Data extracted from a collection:
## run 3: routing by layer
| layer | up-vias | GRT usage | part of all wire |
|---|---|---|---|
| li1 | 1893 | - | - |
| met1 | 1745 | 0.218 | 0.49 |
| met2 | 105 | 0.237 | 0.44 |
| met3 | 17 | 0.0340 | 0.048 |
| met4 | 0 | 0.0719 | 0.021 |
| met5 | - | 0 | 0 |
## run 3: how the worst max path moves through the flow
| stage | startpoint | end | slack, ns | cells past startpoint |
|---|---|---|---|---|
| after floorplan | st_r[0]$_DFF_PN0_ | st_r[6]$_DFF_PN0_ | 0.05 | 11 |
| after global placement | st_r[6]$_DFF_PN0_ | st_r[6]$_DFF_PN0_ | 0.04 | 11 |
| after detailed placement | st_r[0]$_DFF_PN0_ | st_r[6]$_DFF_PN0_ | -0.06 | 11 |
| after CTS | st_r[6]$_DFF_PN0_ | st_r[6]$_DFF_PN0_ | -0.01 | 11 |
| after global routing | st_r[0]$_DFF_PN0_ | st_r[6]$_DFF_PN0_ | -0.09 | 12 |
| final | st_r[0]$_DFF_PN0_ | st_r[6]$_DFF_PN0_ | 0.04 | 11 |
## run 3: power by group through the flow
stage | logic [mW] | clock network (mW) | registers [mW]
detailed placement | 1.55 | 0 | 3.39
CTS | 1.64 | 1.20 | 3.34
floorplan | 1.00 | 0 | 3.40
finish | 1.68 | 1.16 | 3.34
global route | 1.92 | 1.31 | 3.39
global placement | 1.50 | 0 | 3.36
--- src/rtl/becsr_params.svh ---
`ifndef BECSR_PARAMS_SVH
`define BECSR_PARAMS_SVH
// Contract
// - CEC source bit picks internal clock (0) or 25MHz oscillator (1) for 32.768kHz.
// - CEC clock is produced only while the CEC clock enable bit is set.
// - Wipe takes effect only with reload; wipe bit self-clears when done.
// - Writing 1 to reload refills SRAM from EEPROM; bit clears on completion.
// - Access-block bit is caught from mode strap 0; it blocks DDC SRAM access.
// - Source power status bit follows the source power pin.
// - Receiver interrupt status bit reads 1 while receiver interrupt is pending.
// - Initialization done asserts only after configuration complete.
// - Remote-loaded bit sets after SRAM filled from remote EEPROM.
// - Config checksum bit is 1 when last 128 EEPROM bytes sum to zero.
// - Display-ID checksum bit is 1 when first 256 EEPROM bytes sum to zero.
// - Slave address field 7:1, default 0x50, selects DDC slave; bit 0 is R/W.
// - Write-protect bit 1 refuses DDC SRAM writes; 0 accepts them.
// - Data hold field 6:4 sets DDC data hold in 40ns steps.
// - Glitch filter field 3:0, default 0x0E, rejects glitches in 5ns steps.
// - Output delay field 1:0 gives 240/280/320/360ns data delay.
// - Offsets 0x4D and 0x4E hold indirect data bytes 2 and 3.
// - Indirect read completion loads the data bytes.

// ==========================================================
// Register offsets
`define BE_ADDR_DATA2 8'h4D
`define BE_ADDR_DATA3 8'h4E
`define BE_ADDR_CTL 8'h4F
`define BE_ADDR_STS 8'h50
`define BE_ADDR_ID 8'h51
`define BE_ADDR_CFG0 8'h52
`define BE_ADDR_CFG1 8'h53
// ==========================================================
// Field positions
`define BE_CTL_SRC 4
`define BE_CTL_EN 3
`define BE_CTL_WIPE 2
`define BE_CTL_RELOAD 1
`define BE_CTL_BLOCK 0
// ==========================================================
// Reset values
`define BE_DATA_RESET 8'h00
`define BE_STS_RESET 8'h03
`define BE_ID_ADDR_RESET 7'h50
`define BE_HOLD_RESET 3'h1
`define BE_FLT_RESET 4'hE
`define BE_DLY_RESET 2'h0
// ==========================================================
// Timing
`define BE_CLK_HZ 100000000
`define BE_EXT_HZ 25000000
`define BE_CEC_HZ 32768
`define BE_CLK_NS 10
`define BE_HOLD_STEP_NS 40
`define BE_FLT_STEP_NS 5
`define BE_DLY_BASE_NS 240
`define BE_DLY_STEP_NS 40
`define BE_CEC_INC(f) 24'(((64'(`BE_CEC_HZ) << 24) + 64'(f) / 2) / 64'(f))
`define BE_CFG_BYTES 128
`define BE_EDID_BYTES 256
`endif

--- src/rtl/becsr_pkg.sv ---
package becsr_pkg;
   // Boot, config, init, idle and display-ID load along a Gray path
   typedef enum logic [2:0]
   {
      ST_BOOT = 3'b000,
      ST_CFG = 3'b001,
      ST_INIT = 3'b011,
      ST_IDLE = 3'b010,
      ST_EDID = 3'b110
   } becsr_state_type;
endpackage : becsr_pkg

--- src/rtl/becsr_regs.sv ---
`timescale 1ns/100ps
`include "becsr_params.svh"

module becsr_regs
   import becsr_pkg::*;
(
   // Clock and reset
   input wire logic clk_sys_i,
   input wire logic rst_n_i,
   // Register port
   input wire logic [7:0] reg_addr_i,
   input wire logic reg_wr_i,
   input wire logic reg_rd_i,
   input wire logic [7:0] reg_wdata_i,
   output logic [7:0] reg_rdata_o,
   // Pins and straps
   input wire logic mode_strap0_i,
   input wire logic source_power_pin_i,
   input wire logic ext_osc_i,
   // Receive controller
   input wire logic rx_int_pending_i,
   output logic cec_clk_o,
   // Indirect data path
   input wire logic apb_rd_done_i,
   input wire logic [15:0] apb_rd_data_i,
   output logic [15:0] indirect_data_o,
   // EEPROM byte stream
   output logic eep_req_o,
   input wire logic eep_valid_i,
   input wire logic [7:0] eep_byte_i,
   input wire logic eep_remote_i,
   input wire logic init_ack_i,
   // Display-ID SRAM write port
   output logic sram_we_o,
   output logic [7:0] sram_addr_o,
   output logic [7:0] sram_wdata_o,
   // DDC slave settings
   input wire logic [7:0] ddc_addr_byte_i,
   output logic ddc_addr_hit_o,
   output logic ddc_write_ok_o,
   output logic ddc_block_o,
   output logic [4:0] ddc_hold_cyc_o,
   output logic [2:0] ddc_filter_cyc_o,
   output logic [5:0] ddc_delay_cyc_o
);
   localparam logic [23:0] CEC_INC_INT = `BE_CEC_INC(`BE_CLK_HZ);
   localparam logic [23:0] CEC_INC_EXT = `BE_CEC_INC(`BE_EXT_HZ);
   localparam logic [8:0] CFG_LAST = 9'(`BE_CFG_BYTES - 1);
   localparam logic [8:0] EDID_LAST = 9'(`BE_EDID_BYTES - 1);
   localparam logic [7:0] STS_RESET = `BE_STS_RESET;
   becsr_state_type state_r;
   logic [7:0] data2_r, data3_r;
   logic cec_src_r, cec_en_r, wipe_r, reload_r, block_r;
   logic cfg_done_r, init_done_r, remote_r, cfg_ok_r, id_ok_r;
   logic [6:0] slave_r;
   logic rdonly_r, ext_osc_r;
   logic [2:0] hold_r;
   logic [3:0] flt_r;
   logic [1:0] dly_r;
   logic [23:0] cec_acc_r;
   logic [8:0] cnt_r;
   logic [7:0] sum_r, sum_nxt;
   logic byte_take, wipe_step, last_byte;
   function automatic logic reg_hit(input logic [7:0] addr);
      reg_hit = reg_wr_i && (reg_addr_i == addr);
   endfunction : reg_hit
   // ==========================================================
   // Indirect data bytes
   always_ff @(posedge clk_sys_i or negedge rst_n_i)
   begin
      if (!rst_n_i)
      begin
         data2_r <= `BE_DATA_RESET;
         data3_r <= `BE_DATA_RESET;
      end
      else if (apb_rd_done_i)
      begin
         data2_r <= apb_rd_data_i[7:0];
         data3_r <= apb_rd_data_i[15:8];
      end
      else
      begin
         if (reg_hit(`BE_ADDR_DATA2))
            data2_r <= reg_wdata_i;
         if (reg_hit(`BE_ADDR_DATA3))
            data3_r <= reg_wdata_i;
      end
   end
   assign indirect_data_o = {data3_r, data2_r};
   // ==========================================================
   // Bridge control
   always_ff @(posedge clk_sys_i or negedge rst_n_i)
   begin
      if (!rst_n_i)
      begin
         cec_src_r <= 1'b0;
         cec_en_r <= 1'b0;
         wipe_r <= 1'b0;
         reload_r <= 1'b0;
      end
      else if (reg_hit(`BE_ADDR_CTL))
      begin
         cec_src_r <= reg_wdata_i[`BE_CTL_SRC];
         cec_en_r <= reg_wdata_i[`BE_CTL_EN];
         // A new request wins over completion in the same cycle
         wipe_r <= reg_wdata_i[`BE_CTL_WIPE] | (wipe_r & ~last_byte & state_r == ST_EDID);
         reload_r <= reg_wdata_i[`BE_CTL_RELOAD] | (reload_r & ~last_byte);
      end
      else if (state_r == ST_EDID && last_byte)
      begin
         wipe_r <= 1'b0;
         reload_r <= 1'b0;
      end
   end
   // Strap is caught by the clock after reset release
   always_ff @(posedge clk_sys_i or negedge rst_n_i)
   begin
      if (!rst_n_i)
         block_r <= 1'b0;
      else if (state_r == ST_BOOT)
         block_r <= mode_strap0_i;
   end
   // ==========================================================
   // Configuration, initialization and display-ID load sequence
   assign eep_req_o = (state_r == ST_CFG) || (state_r == ST_EDID && !wipe_r);
   assign byte_take = eep_req_o && eep_valid_i;
   assign wipe_step = (state_r == ST_EDID) && wipe_r && reload_r;
   assign sum_nxt = sum_r + eep_byte_i;
   assign last_byte = (byte_take || wipe_step) &&
      (cnt_r == ((state_r == ST_CFG) ? CFG_LAST : EDID_LAST));
   always_ff @(posedge clk_sys_i or negedge rst_n_i)
   begin
      if (!rst_n_i)
         state_r <= ST_BOOT;
      else
      begin
         case (state_r)
            ST_BOOT: state_r <= ST_CFG;
            ST_CFG: if (last_byte) state_r <= ST_INIT;
            ST_INIT: if (init_ack_i) state_r <= ST_IDLE;
            ST_IDLE: if (reload_r) state_r <= ST_EDID;
            ST_EDID: if (last_byte) state_r <= ST_IDLE;
            default: state_r <= ST_BOOT;
         endcase
      end
   end

   always_ff @(posedge clk_sys_i or negedge rst_n_i)
   begin
      if (!rst_n_i)
      begin
         cnt_r <= 9'h000;
         sum_r <= 8'h00;
      end
      else if (last_byte || state_r == ST_IDLE)
      begin
         cnt_r <= 9'h000;
         sum_r <= 8'h00;
      end
      else if (byte_take || wipe_step)
      begin
         cnt_r <= cnt_r + 9'h001;
         sum_r <= byte_take ? sum_nxt : sum_r;
      end
   end

   always_ff @(posedge clk_sys_i or negedge rst_n_i)
   begin
      if (!rst_n_i)
      begin
         cfg_done_r <= 1'b0;
         init_done_r <= 1'b0;
         cfg_ok_r <= STS_RESET[1];
         id_ok_r <= STS_RESET[0];
         remote_r <= 1'b0;
      end
      else
      begin
         if (state_r == ST_CFG && last_byte)
         begin
            cfg_done_r <= 1'b1;
            cfg_ok_r <= (sum_nxt == 8'h00);
         end
         if (state_r == ST_INIT && init_ack_i && cfg_done_r)
            init_done_r <= 1'b1;
         if (state_r == ST_EDID && last_byte && byte_take)
         begin
            id_ok_r <= (sum_nxt == 8'h00);
            remote_r <= eep_remote_i;
         end
      end
   end

   // SRAM writes: EEPROM bytes, or zeros when wiping
   always_ff @(posedge clk_sys_i or negedge rst_n_i)
   begin
      if (!rst_n_i)
      begin
         sram_we_o <= 1'b0;
         sram_addr_o <= 8'h00;
         sram_wdata_o <= 8'h00;
      end
      else
      begin
         sram_we_o <= (state_r == ST_EDID) && (byte_take || wipe_step);
         sram_addr_o <= cnt_r[7:0];
         sram_wdata_o <= wipe_step ? 8'h00 : eep_byte_i;
      end
   end

   // ==========================================================
   // CEC clock generator
   always_ff @(posedge clk_sys_i or negedge rst_n_i)
   begin
      if (!rst_n_i)
      begin
         cec_acc_r <= 24'h000000;
         ext_osc_r <= 1'b0;
      end
      else
      begin
         ext_osc_r <= ext_osc_i;
         if (!cec_en_r)
            cec_acc_r <= 24'h000000;
         else if (!cec_src_r)
            cec_acc_r <= cec_acc_r + CEC_INC_INT;
         else if (ext_osc_i && !ext_osc_r)
            cec_acc_r <= cec_acc_r + CEC_INC_EXT;
      end
   end
   assign cec_clk_o = cec_acc_r[23];
   // ==========================================================
   // DDC slave configuration
   always_ff @(posedge clk_sys_i or negedge rst_n_i)
   begin
      if (!rst_n_i)
      begin
         slave_r <= `BE_ID_ADDR_RESET;
         rdonly_r <= 1'b0;
         hold_r <= `BE_HOLD_RESET;
         flt_r <= `BE_FLT_RESET;
         dly_r <= `BE_DLY_RESET;
      end
      else
      begin
         if (reg_hit(`BE_ADDR_ID))
         begin
            slave_r <= reg_wdata_i[7:1];
            rdonly_r <= reg_wdata_i[0];
         end
         if (reg_hit(`BE_ADDR_CFG0))
         begin
            hold_r <= reg_wdata_i[6:4];
            flt_r <= reg_wdata_i[3:0];
         end
         if (reg_hit(`BE_ADDR_CFG1))
            dly_r <= reg_wdata_i[1:0];
      end
   end

   always_ff @(posedge clk_sys_i or negedge rst_n_i)
   begin
      if (!rst_n_i)
      begin
         ddc_hold_cyc_o <= 5'h00;
         ddc_filter_cyc_o <= 3'h0;
         ddc_delay_cyc_o <= 6'h00;
      end
      else
      begin
         ddc_hold_cyc_o <= 5'(hold_r * (`BE_HOLD_STEP_NS / `BE_CLK_NS));
         ddc_filter_cyc_o <= 3'((flt_r * `BE_FLT_STEP_NS) / `BE_CLK_NS);
         ddc_delay_cyc_o <= 6'((`BE_DLY_BASE_NS + dly_r * `BE_DLY_STEP_NS)
            / `BE_CLK_NS);
      end
   end
   assign ddc_block_o = block_r;
   assign ddc_addr_hit_o = !block_r && (ddc_addr_byte_i[7:1] == slave_r);
   assign ddc_write_ok_o = ddc_addr_hit_o && !ddc_addr_byte_i[0] && !rdonly_r;
   // ==========================================================
   // Read data; reserved bits read zero
   always_ff @(posedge clk_sys_i or negedge rst_n_i)
   begin
      if (!rst_n_i)
         reg_rdata_o <= 8'h00;
      else if (reg_rd_i)
      begin
         case (reg_addr_i)
            `BE_ADDR_DATA2: reg_rdata_o <= data2_r;
            `BE_ADDR_DATA3: reg_rdata_o <= data3_r;
            `BE_ADDR_CTL: reg_rdata_o <= {3'h0, cec_src_r, cec_en_r, wipe_r,
               reload_r, block_r};
            `BE_ADDR_STS: reg_rdata_o <= {source_power_pin_i, rx_int_pending_i,
               1'b0, init_done_r, remote_r, cfg_done_r, cfg_ok_r, id_ok_r};
            `BE_ADDR_ID: reg_rdata_o <= {slave_r, rdonly_r};
            `BE_ADDR_CFG0: reg_rdata_o <= {1'b0, hold_r, flt_r};
            `BE_ADDR_CFG1: reg_rdata_o <= {6'h00, dly_r};
            default: reg_rdata_o <= 8'h00;
         endcase
      end
   end
endmodule : becsr_regs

▶ _TASK_:
Exact reproduction is required. Give the lines of the data from its first line through the line containing "past startpoint |", and no others.

▶ _WRITTEN SOLUTION_:
## run 3: routing by layer
| layer | up-vias | GRT usage | part of all wire |
|---|---|---|---|
| li1 | 1893 | - | - |
| met1 | 1745 | 0.218 | 0.49 |
| met2 | 105 | 0.237 | 0.44 |
| met3 | 17 | 0.0340 | 0.048 |
| met4 | 0 | 0.0719 | 0.021 |
| met5 | - | 0 | 0 |
## run 3: how the worst max path moves through the flow
| stage | startpoint | end | slack, ns | cells past startpoint |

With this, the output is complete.